Top of Available data

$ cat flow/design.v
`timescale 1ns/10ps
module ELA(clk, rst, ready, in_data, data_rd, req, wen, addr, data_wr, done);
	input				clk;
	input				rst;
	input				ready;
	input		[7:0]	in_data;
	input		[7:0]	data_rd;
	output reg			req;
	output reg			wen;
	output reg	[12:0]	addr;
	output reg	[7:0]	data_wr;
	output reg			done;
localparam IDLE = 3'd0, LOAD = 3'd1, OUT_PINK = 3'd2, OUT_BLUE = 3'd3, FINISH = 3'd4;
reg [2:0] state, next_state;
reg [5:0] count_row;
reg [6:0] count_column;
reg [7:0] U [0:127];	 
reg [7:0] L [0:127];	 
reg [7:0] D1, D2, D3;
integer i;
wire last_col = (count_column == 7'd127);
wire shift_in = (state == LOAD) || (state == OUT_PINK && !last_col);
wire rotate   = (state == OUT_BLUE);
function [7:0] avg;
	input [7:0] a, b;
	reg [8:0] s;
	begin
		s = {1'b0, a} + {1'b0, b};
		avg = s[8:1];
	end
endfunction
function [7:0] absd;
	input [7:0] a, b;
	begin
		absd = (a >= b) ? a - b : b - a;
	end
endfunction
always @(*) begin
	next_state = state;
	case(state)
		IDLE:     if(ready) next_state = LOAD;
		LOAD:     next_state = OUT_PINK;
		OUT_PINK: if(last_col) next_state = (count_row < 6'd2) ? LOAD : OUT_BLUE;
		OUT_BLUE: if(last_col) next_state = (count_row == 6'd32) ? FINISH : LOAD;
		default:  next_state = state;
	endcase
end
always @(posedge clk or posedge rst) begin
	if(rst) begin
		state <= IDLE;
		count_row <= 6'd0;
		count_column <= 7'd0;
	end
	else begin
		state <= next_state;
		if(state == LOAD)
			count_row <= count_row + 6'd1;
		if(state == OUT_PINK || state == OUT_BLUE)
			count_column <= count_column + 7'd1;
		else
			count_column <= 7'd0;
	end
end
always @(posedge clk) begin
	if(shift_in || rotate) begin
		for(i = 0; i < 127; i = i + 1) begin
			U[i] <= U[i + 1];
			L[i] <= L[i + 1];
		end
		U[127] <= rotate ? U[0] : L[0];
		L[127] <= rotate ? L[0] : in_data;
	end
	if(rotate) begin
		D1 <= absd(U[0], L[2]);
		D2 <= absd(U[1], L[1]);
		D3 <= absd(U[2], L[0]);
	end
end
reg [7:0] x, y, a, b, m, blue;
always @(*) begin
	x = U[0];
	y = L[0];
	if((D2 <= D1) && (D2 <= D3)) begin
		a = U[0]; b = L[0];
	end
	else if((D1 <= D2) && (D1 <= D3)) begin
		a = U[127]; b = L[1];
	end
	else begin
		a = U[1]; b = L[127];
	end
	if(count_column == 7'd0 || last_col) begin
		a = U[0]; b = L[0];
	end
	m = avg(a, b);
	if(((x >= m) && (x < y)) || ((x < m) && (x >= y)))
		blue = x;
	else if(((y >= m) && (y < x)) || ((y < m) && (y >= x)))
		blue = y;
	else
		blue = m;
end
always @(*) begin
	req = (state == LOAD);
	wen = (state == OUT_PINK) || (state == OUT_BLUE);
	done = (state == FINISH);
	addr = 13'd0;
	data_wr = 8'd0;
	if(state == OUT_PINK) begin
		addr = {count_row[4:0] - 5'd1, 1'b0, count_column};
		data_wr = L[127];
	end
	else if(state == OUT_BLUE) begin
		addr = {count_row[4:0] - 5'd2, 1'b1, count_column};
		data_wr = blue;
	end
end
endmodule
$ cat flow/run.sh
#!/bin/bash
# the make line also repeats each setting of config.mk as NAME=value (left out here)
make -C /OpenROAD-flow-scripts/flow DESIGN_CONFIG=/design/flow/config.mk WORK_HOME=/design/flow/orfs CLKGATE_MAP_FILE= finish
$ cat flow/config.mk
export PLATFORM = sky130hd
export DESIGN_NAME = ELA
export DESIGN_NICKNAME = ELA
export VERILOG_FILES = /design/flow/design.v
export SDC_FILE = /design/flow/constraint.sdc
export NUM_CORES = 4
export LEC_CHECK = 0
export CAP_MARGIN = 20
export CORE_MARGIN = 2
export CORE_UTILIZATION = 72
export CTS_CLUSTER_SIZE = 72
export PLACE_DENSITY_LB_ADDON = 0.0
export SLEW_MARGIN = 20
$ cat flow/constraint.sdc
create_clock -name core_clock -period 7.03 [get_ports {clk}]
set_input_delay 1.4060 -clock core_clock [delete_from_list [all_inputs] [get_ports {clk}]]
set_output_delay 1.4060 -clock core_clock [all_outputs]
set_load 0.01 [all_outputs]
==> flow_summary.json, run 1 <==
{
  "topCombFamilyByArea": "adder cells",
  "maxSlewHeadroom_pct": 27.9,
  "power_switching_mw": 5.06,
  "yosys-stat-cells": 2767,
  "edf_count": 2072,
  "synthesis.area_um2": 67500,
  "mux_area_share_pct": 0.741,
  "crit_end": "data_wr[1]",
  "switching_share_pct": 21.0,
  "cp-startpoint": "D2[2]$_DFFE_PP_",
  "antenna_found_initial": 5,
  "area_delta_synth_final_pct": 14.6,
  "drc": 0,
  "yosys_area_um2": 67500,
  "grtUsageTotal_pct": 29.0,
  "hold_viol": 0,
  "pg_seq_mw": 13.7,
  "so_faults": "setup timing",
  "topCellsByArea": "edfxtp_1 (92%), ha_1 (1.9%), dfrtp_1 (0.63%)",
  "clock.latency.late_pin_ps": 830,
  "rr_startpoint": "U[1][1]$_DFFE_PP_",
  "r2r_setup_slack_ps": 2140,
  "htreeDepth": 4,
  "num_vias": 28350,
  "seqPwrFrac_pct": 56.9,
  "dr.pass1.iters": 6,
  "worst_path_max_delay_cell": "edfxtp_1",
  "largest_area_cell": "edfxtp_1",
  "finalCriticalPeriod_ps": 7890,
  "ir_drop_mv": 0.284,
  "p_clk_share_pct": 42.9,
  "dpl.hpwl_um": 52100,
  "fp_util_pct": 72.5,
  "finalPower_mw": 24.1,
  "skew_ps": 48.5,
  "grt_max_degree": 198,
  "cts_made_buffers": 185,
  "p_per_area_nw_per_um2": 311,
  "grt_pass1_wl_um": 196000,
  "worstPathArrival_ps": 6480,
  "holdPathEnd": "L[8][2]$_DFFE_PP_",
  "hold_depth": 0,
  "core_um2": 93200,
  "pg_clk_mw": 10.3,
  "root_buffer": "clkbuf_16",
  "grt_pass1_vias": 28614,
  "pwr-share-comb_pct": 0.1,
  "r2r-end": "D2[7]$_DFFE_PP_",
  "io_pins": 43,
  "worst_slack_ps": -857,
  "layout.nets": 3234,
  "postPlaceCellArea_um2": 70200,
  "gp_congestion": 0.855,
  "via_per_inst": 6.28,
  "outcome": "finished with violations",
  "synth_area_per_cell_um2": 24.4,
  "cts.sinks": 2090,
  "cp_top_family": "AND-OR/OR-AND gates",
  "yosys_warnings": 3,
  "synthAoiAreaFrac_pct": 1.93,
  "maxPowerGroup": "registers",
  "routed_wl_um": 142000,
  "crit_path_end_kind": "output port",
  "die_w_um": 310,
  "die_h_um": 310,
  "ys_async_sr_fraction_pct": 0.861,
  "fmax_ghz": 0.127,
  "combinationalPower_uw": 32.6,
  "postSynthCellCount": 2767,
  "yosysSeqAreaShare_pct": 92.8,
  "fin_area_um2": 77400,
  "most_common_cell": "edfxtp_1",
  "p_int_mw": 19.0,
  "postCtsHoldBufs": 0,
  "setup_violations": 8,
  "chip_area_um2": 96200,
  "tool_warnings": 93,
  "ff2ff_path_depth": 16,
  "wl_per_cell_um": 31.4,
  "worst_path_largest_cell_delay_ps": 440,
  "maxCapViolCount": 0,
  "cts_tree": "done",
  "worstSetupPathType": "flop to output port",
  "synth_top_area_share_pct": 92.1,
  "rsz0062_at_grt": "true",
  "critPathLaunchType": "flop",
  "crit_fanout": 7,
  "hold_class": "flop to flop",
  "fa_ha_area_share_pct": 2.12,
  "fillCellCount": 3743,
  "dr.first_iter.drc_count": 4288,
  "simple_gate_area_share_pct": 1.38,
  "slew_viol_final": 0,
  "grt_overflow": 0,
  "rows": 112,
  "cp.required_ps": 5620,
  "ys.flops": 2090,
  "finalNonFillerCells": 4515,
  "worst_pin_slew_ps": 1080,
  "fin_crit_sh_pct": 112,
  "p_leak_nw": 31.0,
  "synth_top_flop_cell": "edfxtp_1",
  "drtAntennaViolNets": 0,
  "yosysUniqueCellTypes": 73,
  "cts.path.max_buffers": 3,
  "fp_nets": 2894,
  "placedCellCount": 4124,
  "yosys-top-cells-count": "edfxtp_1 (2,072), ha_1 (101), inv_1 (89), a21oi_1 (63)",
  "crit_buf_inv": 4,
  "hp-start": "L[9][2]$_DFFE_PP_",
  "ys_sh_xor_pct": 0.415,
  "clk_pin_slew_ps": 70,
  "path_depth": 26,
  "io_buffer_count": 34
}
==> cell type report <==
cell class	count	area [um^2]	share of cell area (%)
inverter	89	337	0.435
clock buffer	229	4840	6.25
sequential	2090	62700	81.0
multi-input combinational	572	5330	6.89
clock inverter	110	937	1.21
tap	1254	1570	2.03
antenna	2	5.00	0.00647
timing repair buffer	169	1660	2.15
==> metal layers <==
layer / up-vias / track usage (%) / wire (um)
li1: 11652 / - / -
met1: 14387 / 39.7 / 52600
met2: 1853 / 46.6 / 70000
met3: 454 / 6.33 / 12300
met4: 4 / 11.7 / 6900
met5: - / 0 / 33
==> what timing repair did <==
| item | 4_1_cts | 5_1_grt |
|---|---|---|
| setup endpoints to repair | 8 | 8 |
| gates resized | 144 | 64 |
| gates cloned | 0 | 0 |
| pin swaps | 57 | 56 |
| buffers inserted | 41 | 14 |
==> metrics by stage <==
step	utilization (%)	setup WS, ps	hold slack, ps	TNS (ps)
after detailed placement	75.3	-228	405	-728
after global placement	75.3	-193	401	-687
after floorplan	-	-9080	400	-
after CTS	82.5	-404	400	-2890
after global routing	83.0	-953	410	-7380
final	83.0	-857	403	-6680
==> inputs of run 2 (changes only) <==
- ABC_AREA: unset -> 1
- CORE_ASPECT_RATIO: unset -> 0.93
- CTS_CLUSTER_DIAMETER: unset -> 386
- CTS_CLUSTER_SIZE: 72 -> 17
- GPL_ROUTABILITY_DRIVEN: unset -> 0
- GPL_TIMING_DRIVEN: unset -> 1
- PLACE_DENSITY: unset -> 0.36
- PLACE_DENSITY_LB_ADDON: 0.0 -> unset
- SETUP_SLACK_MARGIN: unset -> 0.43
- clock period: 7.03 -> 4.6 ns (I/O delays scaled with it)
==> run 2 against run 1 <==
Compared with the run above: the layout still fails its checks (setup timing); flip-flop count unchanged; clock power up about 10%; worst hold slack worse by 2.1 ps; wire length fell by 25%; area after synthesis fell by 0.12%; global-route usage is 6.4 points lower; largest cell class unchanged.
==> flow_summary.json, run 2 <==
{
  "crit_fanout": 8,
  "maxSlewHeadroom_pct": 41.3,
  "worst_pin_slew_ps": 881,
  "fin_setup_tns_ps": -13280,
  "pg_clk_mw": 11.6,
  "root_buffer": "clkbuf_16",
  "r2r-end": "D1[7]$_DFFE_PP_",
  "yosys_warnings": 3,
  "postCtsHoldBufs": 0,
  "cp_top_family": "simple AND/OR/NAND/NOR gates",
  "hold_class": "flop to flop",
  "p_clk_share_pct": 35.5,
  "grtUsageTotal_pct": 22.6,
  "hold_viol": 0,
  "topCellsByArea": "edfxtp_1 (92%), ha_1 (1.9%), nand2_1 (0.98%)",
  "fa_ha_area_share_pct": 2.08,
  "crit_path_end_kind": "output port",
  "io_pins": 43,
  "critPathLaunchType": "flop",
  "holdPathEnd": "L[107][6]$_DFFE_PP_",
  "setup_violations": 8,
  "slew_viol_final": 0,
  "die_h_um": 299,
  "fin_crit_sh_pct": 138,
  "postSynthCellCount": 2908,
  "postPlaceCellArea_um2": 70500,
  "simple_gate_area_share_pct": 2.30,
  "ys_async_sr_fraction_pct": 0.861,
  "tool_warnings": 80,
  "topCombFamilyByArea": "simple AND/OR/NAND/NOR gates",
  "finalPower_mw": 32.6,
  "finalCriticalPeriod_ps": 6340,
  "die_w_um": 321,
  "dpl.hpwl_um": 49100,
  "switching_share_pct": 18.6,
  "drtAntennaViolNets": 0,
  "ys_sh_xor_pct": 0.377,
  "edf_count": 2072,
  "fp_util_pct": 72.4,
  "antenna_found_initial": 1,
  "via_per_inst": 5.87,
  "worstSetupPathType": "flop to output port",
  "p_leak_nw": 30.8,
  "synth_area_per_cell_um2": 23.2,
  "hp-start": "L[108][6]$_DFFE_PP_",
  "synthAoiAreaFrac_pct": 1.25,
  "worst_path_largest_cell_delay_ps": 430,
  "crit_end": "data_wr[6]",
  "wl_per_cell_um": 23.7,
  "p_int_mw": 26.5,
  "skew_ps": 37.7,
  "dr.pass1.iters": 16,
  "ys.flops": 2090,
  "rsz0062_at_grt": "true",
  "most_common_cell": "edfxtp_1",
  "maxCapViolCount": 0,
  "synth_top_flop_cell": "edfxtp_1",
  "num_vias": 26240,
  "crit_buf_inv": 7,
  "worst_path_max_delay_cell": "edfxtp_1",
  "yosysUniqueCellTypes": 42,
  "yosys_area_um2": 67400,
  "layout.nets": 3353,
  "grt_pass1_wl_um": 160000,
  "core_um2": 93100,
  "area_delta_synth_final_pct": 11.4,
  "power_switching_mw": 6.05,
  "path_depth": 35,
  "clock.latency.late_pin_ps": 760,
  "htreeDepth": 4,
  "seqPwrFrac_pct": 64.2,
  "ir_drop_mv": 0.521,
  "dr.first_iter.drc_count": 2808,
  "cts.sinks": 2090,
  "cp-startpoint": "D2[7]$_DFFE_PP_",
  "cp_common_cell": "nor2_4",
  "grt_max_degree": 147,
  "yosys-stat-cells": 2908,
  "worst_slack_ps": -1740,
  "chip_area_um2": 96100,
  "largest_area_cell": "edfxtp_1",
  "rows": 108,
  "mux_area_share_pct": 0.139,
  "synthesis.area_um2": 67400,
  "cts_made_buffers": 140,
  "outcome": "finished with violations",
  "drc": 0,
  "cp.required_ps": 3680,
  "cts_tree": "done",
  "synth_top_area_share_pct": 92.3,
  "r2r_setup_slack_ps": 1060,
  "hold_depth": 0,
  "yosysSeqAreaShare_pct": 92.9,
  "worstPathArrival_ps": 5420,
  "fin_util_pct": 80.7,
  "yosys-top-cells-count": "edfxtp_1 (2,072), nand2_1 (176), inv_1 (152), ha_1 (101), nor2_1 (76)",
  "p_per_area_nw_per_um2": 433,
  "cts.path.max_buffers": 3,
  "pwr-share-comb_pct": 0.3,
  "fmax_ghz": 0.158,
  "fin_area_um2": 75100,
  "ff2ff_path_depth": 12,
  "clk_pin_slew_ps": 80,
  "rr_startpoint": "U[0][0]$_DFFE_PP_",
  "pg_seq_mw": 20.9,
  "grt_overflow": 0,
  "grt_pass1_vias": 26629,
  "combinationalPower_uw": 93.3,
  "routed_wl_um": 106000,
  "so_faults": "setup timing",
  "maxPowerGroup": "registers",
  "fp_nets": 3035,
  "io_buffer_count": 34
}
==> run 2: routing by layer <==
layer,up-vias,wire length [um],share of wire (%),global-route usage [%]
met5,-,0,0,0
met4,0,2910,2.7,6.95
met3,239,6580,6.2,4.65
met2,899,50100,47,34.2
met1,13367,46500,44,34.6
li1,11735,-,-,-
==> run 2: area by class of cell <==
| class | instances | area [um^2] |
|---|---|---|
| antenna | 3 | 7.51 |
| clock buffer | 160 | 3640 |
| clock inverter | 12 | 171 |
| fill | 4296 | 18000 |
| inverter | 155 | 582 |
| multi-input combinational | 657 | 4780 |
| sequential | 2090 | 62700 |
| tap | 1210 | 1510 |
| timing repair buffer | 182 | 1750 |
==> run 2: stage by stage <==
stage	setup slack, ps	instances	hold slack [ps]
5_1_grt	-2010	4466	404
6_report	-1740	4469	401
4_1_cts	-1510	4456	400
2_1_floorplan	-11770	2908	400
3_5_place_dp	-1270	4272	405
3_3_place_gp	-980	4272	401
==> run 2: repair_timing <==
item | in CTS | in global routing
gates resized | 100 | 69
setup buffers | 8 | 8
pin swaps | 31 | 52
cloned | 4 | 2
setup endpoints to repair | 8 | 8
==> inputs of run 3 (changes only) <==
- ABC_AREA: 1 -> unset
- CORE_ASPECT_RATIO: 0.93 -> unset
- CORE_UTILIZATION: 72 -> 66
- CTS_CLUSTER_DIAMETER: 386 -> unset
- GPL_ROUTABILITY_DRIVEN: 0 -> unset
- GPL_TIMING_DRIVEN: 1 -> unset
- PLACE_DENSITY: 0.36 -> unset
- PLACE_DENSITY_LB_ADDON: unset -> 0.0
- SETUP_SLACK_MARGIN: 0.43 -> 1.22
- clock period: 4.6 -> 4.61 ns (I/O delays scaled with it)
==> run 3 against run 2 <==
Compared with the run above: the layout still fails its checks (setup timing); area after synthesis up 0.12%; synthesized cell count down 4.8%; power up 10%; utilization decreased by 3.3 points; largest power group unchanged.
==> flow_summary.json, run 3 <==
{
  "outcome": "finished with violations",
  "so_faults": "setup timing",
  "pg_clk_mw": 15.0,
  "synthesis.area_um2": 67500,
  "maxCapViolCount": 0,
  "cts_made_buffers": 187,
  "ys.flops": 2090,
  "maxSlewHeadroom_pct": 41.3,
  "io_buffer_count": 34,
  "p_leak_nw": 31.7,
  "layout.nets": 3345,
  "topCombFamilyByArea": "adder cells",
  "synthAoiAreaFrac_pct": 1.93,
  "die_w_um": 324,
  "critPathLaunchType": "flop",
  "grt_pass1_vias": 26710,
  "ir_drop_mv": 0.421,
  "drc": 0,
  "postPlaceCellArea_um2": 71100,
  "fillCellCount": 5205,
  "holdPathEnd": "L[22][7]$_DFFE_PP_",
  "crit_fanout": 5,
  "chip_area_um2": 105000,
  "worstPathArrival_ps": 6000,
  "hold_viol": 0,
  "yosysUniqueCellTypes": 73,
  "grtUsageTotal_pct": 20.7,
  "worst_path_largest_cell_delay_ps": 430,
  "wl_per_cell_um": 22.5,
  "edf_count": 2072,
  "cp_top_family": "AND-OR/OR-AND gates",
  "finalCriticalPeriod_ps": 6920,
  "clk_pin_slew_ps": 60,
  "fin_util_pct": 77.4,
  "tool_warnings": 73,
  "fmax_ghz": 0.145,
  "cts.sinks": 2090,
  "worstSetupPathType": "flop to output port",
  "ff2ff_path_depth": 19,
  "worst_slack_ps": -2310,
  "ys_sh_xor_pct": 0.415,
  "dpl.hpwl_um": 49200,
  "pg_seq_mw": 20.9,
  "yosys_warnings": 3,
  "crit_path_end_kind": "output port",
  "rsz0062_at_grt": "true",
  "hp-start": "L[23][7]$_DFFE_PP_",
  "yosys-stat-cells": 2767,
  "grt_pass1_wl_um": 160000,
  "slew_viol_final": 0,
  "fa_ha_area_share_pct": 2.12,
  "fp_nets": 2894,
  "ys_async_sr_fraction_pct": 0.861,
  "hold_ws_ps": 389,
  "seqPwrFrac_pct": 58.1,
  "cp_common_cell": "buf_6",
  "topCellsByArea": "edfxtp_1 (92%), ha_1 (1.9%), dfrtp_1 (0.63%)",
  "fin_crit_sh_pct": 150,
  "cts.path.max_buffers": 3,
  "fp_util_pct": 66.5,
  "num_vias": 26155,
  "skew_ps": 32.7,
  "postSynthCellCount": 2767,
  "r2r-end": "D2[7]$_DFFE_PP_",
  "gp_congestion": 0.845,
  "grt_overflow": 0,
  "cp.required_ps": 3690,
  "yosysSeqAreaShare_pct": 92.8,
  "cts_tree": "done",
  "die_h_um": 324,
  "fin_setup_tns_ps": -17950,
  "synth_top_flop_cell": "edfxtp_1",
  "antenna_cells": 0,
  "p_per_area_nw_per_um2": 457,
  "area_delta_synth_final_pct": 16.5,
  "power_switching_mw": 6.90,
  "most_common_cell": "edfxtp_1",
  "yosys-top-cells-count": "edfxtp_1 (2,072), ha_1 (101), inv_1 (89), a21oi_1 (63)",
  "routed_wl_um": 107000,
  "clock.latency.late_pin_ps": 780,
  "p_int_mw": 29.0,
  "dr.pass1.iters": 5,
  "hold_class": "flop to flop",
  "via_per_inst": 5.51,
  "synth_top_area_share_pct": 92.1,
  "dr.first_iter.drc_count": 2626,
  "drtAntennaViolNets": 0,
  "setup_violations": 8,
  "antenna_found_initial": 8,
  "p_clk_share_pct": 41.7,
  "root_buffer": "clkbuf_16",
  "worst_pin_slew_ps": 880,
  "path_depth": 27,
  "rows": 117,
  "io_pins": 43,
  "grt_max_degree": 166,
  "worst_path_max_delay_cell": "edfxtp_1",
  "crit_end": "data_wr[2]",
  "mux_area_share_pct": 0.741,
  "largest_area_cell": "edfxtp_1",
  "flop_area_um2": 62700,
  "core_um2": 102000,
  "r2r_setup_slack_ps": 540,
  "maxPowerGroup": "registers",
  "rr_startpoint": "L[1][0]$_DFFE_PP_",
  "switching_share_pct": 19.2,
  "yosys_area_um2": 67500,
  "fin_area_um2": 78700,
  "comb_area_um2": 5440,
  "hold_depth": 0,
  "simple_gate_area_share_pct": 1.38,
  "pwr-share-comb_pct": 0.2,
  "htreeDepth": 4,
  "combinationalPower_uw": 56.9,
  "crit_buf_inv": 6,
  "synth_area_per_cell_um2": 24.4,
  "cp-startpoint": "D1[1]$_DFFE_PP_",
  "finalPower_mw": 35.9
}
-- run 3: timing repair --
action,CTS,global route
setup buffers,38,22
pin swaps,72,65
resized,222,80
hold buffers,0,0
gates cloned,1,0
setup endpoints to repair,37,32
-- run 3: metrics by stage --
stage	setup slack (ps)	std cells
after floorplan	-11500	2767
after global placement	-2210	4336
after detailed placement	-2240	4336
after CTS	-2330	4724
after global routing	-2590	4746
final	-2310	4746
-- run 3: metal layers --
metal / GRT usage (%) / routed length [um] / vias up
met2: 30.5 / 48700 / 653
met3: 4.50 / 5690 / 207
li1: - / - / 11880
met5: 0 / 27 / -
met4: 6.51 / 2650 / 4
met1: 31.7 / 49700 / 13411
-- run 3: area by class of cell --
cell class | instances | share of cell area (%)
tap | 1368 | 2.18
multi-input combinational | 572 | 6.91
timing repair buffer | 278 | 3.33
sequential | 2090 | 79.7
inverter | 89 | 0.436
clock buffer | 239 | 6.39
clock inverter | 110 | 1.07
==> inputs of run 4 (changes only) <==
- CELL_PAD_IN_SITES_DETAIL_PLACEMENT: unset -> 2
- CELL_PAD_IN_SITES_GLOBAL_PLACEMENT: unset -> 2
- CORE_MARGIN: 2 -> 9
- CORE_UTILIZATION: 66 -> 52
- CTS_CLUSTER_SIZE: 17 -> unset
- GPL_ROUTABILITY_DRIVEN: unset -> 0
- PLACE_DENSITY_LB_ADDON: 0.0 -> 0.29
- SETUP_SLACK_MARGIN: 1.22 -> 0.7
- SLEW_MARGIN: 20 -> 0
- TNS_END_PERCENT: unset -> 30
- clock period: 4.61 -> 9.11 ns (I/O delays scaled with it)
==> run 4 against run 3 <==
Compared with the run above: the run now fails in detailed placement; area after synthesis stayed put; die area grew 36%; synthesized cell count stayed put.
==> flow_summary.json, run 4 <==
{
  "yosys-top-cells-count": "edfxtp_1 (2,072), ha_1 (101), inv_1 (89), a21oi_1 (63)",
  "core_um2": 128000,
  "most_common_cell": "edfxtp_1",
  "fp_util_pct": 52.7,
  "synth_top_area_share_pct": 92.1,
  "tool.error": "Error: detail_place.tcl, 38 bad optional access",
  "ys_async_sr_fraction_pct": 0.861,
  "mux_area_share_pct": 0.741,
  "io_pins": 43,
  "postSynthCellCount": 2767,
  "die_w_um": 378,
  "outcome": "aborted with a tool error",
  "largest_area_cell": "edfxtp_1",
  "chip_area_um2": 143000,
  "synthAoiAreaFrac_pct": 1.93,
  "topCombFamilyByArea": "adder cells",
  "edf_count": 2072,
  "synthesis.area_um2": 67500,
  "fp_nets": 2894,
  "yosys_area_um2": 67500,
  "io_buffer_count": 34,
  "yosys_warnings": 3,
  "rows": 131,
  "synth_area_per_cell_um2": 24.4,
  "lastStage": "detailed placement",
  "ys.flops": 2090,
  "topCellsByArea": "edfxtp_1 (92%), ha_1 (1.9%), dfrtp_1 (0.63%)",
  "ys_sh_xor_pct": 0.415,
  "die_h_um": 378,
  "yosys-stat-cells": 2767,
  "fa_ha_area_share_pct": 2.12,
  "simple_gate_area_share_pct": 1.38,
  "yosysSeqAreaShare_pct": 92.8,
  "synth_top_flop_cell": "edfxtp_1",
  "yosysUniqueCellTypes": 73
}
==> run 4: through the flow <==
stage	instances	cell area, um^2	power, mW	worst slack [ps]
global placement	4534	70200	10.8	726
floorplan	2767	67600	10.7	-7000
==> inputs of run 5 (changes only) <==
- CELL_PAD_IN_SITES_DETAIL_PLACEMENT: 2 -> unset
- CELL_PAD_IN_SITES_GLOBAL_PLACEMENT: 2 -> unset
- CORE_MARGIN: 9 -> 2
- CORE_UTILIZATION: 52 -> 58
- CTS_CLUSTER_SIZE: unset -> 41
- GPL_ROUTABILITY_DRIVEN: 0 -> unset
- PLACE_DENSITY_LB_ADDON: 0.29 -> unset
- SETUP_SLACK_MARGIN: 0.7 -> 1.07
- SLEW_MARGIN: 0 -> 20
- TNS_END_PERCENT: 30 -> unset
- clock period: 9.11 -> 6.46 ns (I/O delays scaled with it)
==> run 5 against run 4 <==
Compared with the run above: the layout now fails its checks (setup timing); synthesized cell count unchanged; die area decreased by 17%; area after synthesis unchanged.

Bottom of Available data

*Exercise instructions:*
Nothing but the lines from the first line of the data through the line with "reg [7:0] L [0:127];" should be returned, exactly as they appear, both ends included.

*Exercise result:*
$ cat flow/design.v
`timescale 1ns/10ps
module ELA(clk, rst, ready, in_data, data_rd, req, wen, addr, data_wr, done);
	input				clk;
	input				rst;
	input				ready;
	input		[7:0]	in_data;
	input		[7:0]	data_rd;
	output reg			req;
	output reg			wen;
	output reg	[12:0]	addr;
	output reg	[7:0]	data_wr;
	output reg			done;
localparam IDLE = 3'd0, LOAD = 3'd1, OUT_PINK = 3'd2, OUT_BLUE = 3'd3, FINISH = 3'd4;
reg [2:0] state, next_state;
reg [5:0] count_row;
reg [6:0] count_column;
reg [7:0] U [0:127];	 
reg [7:0] L [0:127];	 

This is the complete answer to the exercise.